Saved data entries
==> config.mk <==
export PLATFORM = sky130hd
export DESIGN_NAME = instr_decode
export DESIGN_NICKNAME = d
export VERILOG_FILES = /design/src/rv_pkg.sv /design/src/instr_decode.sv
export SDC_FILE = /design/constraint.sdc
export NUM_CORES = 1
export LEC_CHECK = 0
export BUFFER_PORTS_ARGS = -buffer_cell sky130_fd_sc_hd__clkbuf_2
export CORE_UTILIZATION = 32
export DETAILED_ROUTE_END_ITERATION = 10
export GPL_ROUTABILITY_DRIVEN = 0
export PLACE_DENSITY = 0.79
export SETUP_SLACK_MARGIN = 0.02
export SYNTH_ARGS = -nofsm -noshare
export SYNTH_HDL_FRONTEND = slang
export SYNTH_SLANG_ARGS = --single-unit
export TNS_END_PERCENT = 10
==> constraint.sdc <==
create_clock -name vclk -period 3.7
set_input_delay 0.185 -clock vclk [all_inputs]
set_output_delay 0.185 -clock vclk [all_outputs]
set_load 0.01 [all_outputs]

Exercise description
All lines above from the line with "export VERILOG_FILES = /design/src/rv_pkg.sv" through the line with "set_output_delay 0.185 -clock", both included, are to be set down exactly, with nothing else.

Response
export VERILOG_FILES = /design/src/rv_pkg.sv /design/src/instr_decode.sv
export SDC_FILE = /design/constraint.sdc
export NUM_CORES = 1
export LEC_CHECK = 0
export BUFFER_PORTS_ARGS = -buffer_cell sky130_fd_sc_hd__clkbuf_2
export CORE_UTILIZATION = 32
export DETAILED_ROUTE_END_ITERATION = 10
export GPL_ROUTABILITY_DRIVEN = 0
export PLACE_DENSITY = 0.79
export SETUP_SLACK_MARGIN = 0.02
export SYNTH_ARGS = -nofsm -noshare
export SYNTH_HDL_FRONTEND = slang
export SYNTH_SLANG_ARGS = --single-unit
export TNS_END_PERCENT = 10
==> constraint.sdc <==
create_clock -name vclk -period 3.7
set_input_delay 0.185 -clock vclk [all_inputs]
set_output_delay 0.185 -clock vclk [all_outputs]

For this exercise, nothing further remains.